The gist is that Hindu-Americans want Hinduism to be credited with yoga. To be asked, “Oh! Do you do yoga?” instead of, “Oh, do you worship cows?” when a non-Hindu American learns of their religion. And because they want credit where they feel credit is due. Understandable. But the argument about yoga as religion is not new. It depends how you define Hinduism, which is a touchy subject. Do you ask scholars? Do you ask believers? Would you ask a Christian-American if you wanted to learn the facts about history? Would you ask a scholar, well, anything? (Relax, I’m teasing!) Do you ask Deepak Chopra? I, personally, would ask everyone and believe no one. I love that my favorite Hindu scholar, Diana Eck, is quoted in this article, but she doesn’t say what her opinion about the matter is.
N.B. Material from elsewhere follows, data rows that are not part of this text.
==> run a: inputs <==
==> flow/design.v <==
module cordic(
    input signed [29:0] i_angle,
    input i_clk,
    input i_rst,
    input i_start,
    output signed [29:0] o_sin,
    output signed [29:0] o_cos,
    output o_done
);
localparam WD_EXT = 28;
localparam WD_INT = 62;
localparam START_VAL = 64'h26dd3b6a10d79a00;
localparam max_i = 8'd62;
reg signed [WD_INT+1:0] x;
reg signed [WD_INT+1:0] y; 
reg signed [WD_INT+1:0] z; 
reg signed [WD_INT+1:0] angle;
reg done;
assign o_done = done;
assign o_sin = y[(WD_INT+1):(WD_INT-WD_EXT)];
assign o_cos = x[(WD_INT+1):(WD_INT-WD_EXT)];
reg [7:0] i;
reg [7:0] state;
localparam 
    s_rst = 8'b0,
    s_work = 8'b1;
wire [WD_INT+1:0] atan [WD_INT:0];
assign atan[0] = 	63'h3243f6a8885a3000;
assign atan[1] = 	63'h1dac670561bb4f00;
assign atan[2] = 	63'hfadbafc96406e80;
assign atan[3] = 	63'h7f56ea6ab0bdb80;
assign atan[4] = 	63'h3feab76e59fbd40;
assign atan[5] = 	63'h1ffd55bba976250;
assign atan[6] = 	63'hfffaaadddb94d8;
assign atan[7] = 	63'h7fff5556eeea5c;
assign atan[8] = 	63'h3fffeaaab7776e;
assign atan[9] = 	63'h1ffffd5555bbbc;
assign atan[10] = 	63'hfffffaaaaadde;
assign atan[11] = 	63'h7fffff555556e;
assign atan[12] = 	63'h3fffffeaaaaaa;
assign atan[13] = 	63'h1ffffffd55554;
assign atan[14] = 	63'hfffffffaaaaa;
assign atan[15] = 	63'h7fffffff5554;
assign atan[16] = 	63'h3fffffffeaaa;
assign atan[17] = 	63'h1ffffffffd54;
assign atan[18] = 	63'hfffffffffaa;
assign atan[19] = 	63'h7fffffffff4;
assign atan[20] = 	63'h3fffffffffe;
assign atan[21] = 	63'h1fffffffffe;
assign atan[22] = 	63'hfffffffffe;
assign atan[23] = 	63'h7ffffffffe;
assign atan[24] = 	63'h3ffffffffe;
assign atan[25] = 	63'h1ffffffffe;
assign atan[26] = 	63'hffffffffe;
assign atan[27] = 	63'h800000000;
assign atan[28] = 	63'h400000000;
assign atan[29] = 	63'h200000000;
assign atan[30] = 	63'h100000000;
assign atan[31] = 	63'h80000000;
assign atan[32] = 	63'h40000000;
assign atan[33] = 	63'h20000000;
assign atan[34] = 	63'h10000000;
assign atan[35] = 	63'h8000000;
assign atan[36] = 	63'h4000000;
assign atan[37] = 	63'h2000000;
assign atan[38] = 	63'h1000000;
assign atan[39] = 	63'h800000;
assign atan[40] = 	63'h400000;
assign atan[41] = 	63'h200000;
assign atan[42] = 	63'h100000;
assign atan[43] = 	63'h80000;
assign atan[44] = 	63'h40000;
assign atan[45] = 	63'h20000;
assign atan[46] = 	63'h10000;
assign atan[47] = 	63'h8000;
assign atan[48] = 	63'h4000;
assign atan[49] = 	63'h2000;
assign atan[50] = 	63'h1000;
assign atan[51] = 	63'h800;
assign atan[52] = 	63'h400;
assign atan[53] = 	63'h200;
assign atan[54] = 	63'h100;
assign atan[55] = 	63'h80;
assign atan[56] = 	63'h40;
assign atan[57] = 	63'h20;
assign atan[58] = 	63'h10;
assign atan[59] = 	63'h8;
assign atan[60] = 	63'h4;
assign atan[61] = 	63'h2;
assign atan[62] = 	63'h1;
always @(posedge i_clk) begin
    if(i_rst) begin
        x <= 0;
        y <= 0;
        done <= 0;
        i <= 0;
        state <= s_rst;
    end
    else begin
        case (state)
            s_rst: begin
                if(i_start) begin
                    angle <= i_angle <<< (WD_INT-WD_EXT);
                    state <= s_work;
                    i <= 0;
                    x <= START_VAL;
                    y <= 0;
                    z <= 0;
                    done <= 0;
                end
            end
            s_work: begin
                if (z<=angle) begin
                    z <= z + atan[i];
                    x <= x - (y>>>i);
                    y <= y + (x>>>i);
                end
                else begin
                    z <= z - atan[i];
                    x <= x + (y>>>i);
                    y <= y - (x>>>i);
                end
                i <= i+1;
                if(i == max_i) begin
                    done <= 1'b1;
                    state <= s_rst;
                end
            end
        endcase
    end
end
endmodule
==> flow/run.sh <==
#!/bin/bash
# the make line also repeats each setting of config.mk as NAME=value (left out here)
make -C /OpenROAD-flow-scripts/flow DESIGN_CONFIG=/design/flow/config.mk WORK_HOME=/design/flow/orfs CLKGATE_MAP_FILE= finish
==> flow/config.mk <==
export PLATFORM = sky130hd
export DESIGN_NAME = cordic
export DESIGN_NICKNAME = cordic
export VERILOG_FILES = /design/flow/design.v
export SDC_FILE = /design/flow/constraint.sdc
export NUM_CORES = 4
export LEC_CHECK = 0
export ABC_AREA = 1
export CAP_MARGIN = 20
export CORE_ASPECT_RATIO = 0.5
export CORE_MARGIN = 2
export CORE_UTILIZATION = 72
export CTS_CLUSTER_DIAMETER = 333
export PLACE_DENSITY = 0.37
export SLEW_MARGIN = 20
==> flow/constraint.sdc <==
create_clock -name core_clock -period 5.68 [get_ports {i_clk}]
set_input_delay 1.1360 -clock core_clock [delete_from_list [all_inputs] [get_ports {i_clk}]]
set_output_delay 1.1360 -clock core_clock [all_outputs]
set_load 0.01 [all_outputs]
==> run b (differences from run a) <==
==> flow/config.mk (replaced) <==
export PLATFORM = sky130hd
export DESIGN_NAME = cordic
export DESIGN_NICKNAME = cordic
export VERILOG_FILES = /design/flow/design.v
export SDC_FILE = /design/flow/constraint.sdc
export NUM_CORES = 4
export LEC_CHECK = 0
export CAP_MARGIN = 20
export CORE_MARGIN = 2
export CORE_UTILIZATION = 40
export SLEW_MARGIN = 20
==> flow/constraint.sdc (replaced) <==
create_clock -name core_clock -period 10.4 [get_ports {i_clk}]
set_input_delay 2.0800 -clock core_clock [delete_from_list [all_inputs] [get_ports {i_clk}]]
set_output_delay 2.0800 -clock core_clock [all_outputs]
set_load 0.01 [all_outputs]
==> run c (differences from run a) <==
==> flow/config.mk (replaced) <==
export PLATFORM = sky130hd
export DESIGN_NAME = cordic
export DESIGN_NICKNAME = cordic
export VERILOG_FILES = /design/flow/design.v
export SDC_FILE = /design/flow/constraint.sdc
export NUM_CORES = 4
export LEC_CHECK = 0
export CAP_MARGIN = 20
export CELL_PAD_IN_SITES_GLOBAL_PLACEMENT = 1
export CORE_ASPECT_RATIO = 0.78
export CORE_MARGIN = 7
export CORE_UTILIZATION = 43
export CTS_CLUSTER_DIAMETER = 225
export CTS_CLUSTER_SIZE = 88
export GPL_ROUTABILITY_DRIVEN = 0
export MAX_ROUTING_LAYER = met5
export MIN_ROUTING_LAYER = met2
export PLACE_DENSITY_LB_ADDON = 0.06
export SETUP_SLACK_MARGIN = 1.5
export SLEW_MARGIN = 20
export TNS_END_PERCENT = 30
==> flow/constraint.sdc (replaced) <==
create_clock -name core_clock -period 9.76 [get_ports {i_clk}]
set_input_delay 1.9520 -clock core_clock [delete_from_list [all_inputs] [get_ports {i_clk}]]
set_output_delay 1.9520 -clock core_clock [all_outputs]
set_load 0.01 [all_outputs]
==> run d (differences from run a) <==
==> flow/config.mk (replaced) <==
export PLATFORM = sky130hd
export DESIGN_NAME = cordic
export DESIGN_NICKNAME = cordic
export VERILOG_FILES = /design/flow/design.v
export SDC_FILE = /design/flow/constraint.sdc
export NUM_CORES = 4
export LEC_CHECK = 0
export CAP_MARGIN = 20
export CELL_PAD_IN_SITES_GLOBAL_PLACEMENT = 1
export CORE_ASPECT_RATIO = 0.78
export CORE_MARGIN = 7
export CORE_UTILIZATION = 58
export CTS_CLUSTER_DIAMETER = 225
export CTS_CLUSTER_SIZE = 88
export MAX_ROUTING_LAYER = met4
export MIN_ROUTING_LAYER = met2
export PLACE_DENSITY_LB_ADDON = 0.06
export SETUP_SLACK_MARGIN = 1.5
export SLEW_MARGIN = 25
export TNS_END_PERCENT = 70
==> flow/constraint.sdc (replaced) <==
create_clock -name core_clock -period 12.0 [get_ports {i_clk}]
set_input_delay 2.4000 -clock core_clock [delete_from_list [all_inputs] [get_ports {i_clk}]]
set_output_delay 2.4000 -clock core_clock [all_outputs]
set_load 0.01 [all_outputs]
==> summary of the runs <==
Run d died in global routing (5_1_grt) with GRT-0116. Run a failed in global routing (5_1_grt), error GRT-0232. Run c died in global routing (5_1_grt) with GRT-0116. Run b completed without violations.
Die area, highest first: run b, run c, run d, run a.
Between run c and run a, the lower synthesized area is in run c (gap 9.2%, measured against run a).
Synthesized cell count is the same in run b and run d.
I’ve snuck in her book as the image, because I’m probably not going to mention her again and that is a fantastic book. One of my undergrad religion professors gave it to me before I went off to India way back when (1998).
Yoga is one of the six astikas, or orthodox schools of Indian philosophy. Orthodoxy here means that they accept the authority of the sacred Vedas. Does that mean yoga is Hindu? Not necessarily. Again, it depends how you define Hinduism, and it depends who you ask. Because the answer isn’t that important to me, I’m not going to go further into this topic because I think the only answer is subjective. Those who say yoga is Hindu are coming from a very different place than those who say that it is not. As I find myself between those places, there is no convenient answer.